HOME > よくある質問 > 損害賠償について > 家事従事者です。後遺障害による逸失利益について教えてください。
家事従事者には現実の収入はありませんが、家事労働には市場的価値があるとして、逸失利益を算定します。
交通事故によって被害者に後遺障害が残った場合、交通事故がなければ得られたはずの利益を逸失利益として、加害者に請求できます。計算式は下記のとおりです。
基礎年収×労働能力喪失率×労働能力喪失期間に対応するライプニッツ係数
では、交通事故により後遺障害の残った被害者が家事従事者であった場合、この逸失利益はどのように算定されるのかみていきます。
家事従事者は、現実の収入というものはありません。しかしながら、家事労働は外部に委託しようとしたら料金が発生します(家政婦を雇う等)。つまり、家事労働には経済的価値があるといえます。この経済的価値に着目して、家事従事者の基礎収入は、女性全年齢の賃金センサスの平均賃金を利用します。また、パート等の給与所得者である場合は、現実の収入が基礎年収とされますので、交通事故の前の年の収入が基礎収入となります。しかし、この値が賃金センサスの平均賃金額より低い場合は、賃金センサスの方を使います。
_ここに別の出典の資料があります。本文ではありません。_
File: src/rtl/sar_pkg.sv
package sar_pkg;

   typedef enum logic [1:0] {
      MODE_RJ  = 2'd0,
      MODE_LJ  = 2'd1,
      MODE_I2S = 2'd2
   } sar_mode_e;

   localparam logic [1:0] FMT_RESET = 2'b00;

   // Upper bit set selects I2S regardless of the lower bit.
   function automatic sar_mode_e fmt_decode(input logic [1:0] code);
      if (code[1])      return MODE_I2S;
      else if (code[0]) return MODE_LJ;
      else              return MODE_RJ;
   endfunction

endpackage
労働力喪失率は後遺障害の等級によって、数値が変わります。
1級 | 2級 | 3級 | 4級 | 5級 | 6級 | 7級 |
100% | 100% | 100% | 92% | 79% | 67% | 56% |
8級 | 9級 | 10級 | 11級 | 12級 | 13級 | 14級 |
45% | 35% | 27% | 20% | 14% | 9% | 5% |
労働能力喪失期間は原則的に後遺障害の症状固定日(治療を継続してもこれ以上症状が改善する見込みのない状態)から、67歳までとなっています。しかし、むちうちに関しては、後遺障害等級14級で5年程度かそれ以下、12級で10年程度か、5~10年とされ、労働能力喪失期間は短くなるのが一般的です。
ライプニッツ係数は中間利息控除するための係数のことを指します。逸失利益は一括で前払いしてもらうため、今後発生するであろう期間における利息も一緒に受け取ることになります。この利息を控除するための係数のことをライプニッツ係数といいます。
このように交通事故で後遺障害の残った被害者が家事従事者であった場合も、家事労働には経済的価値があるとして算定し、損害請求をしていくことになります。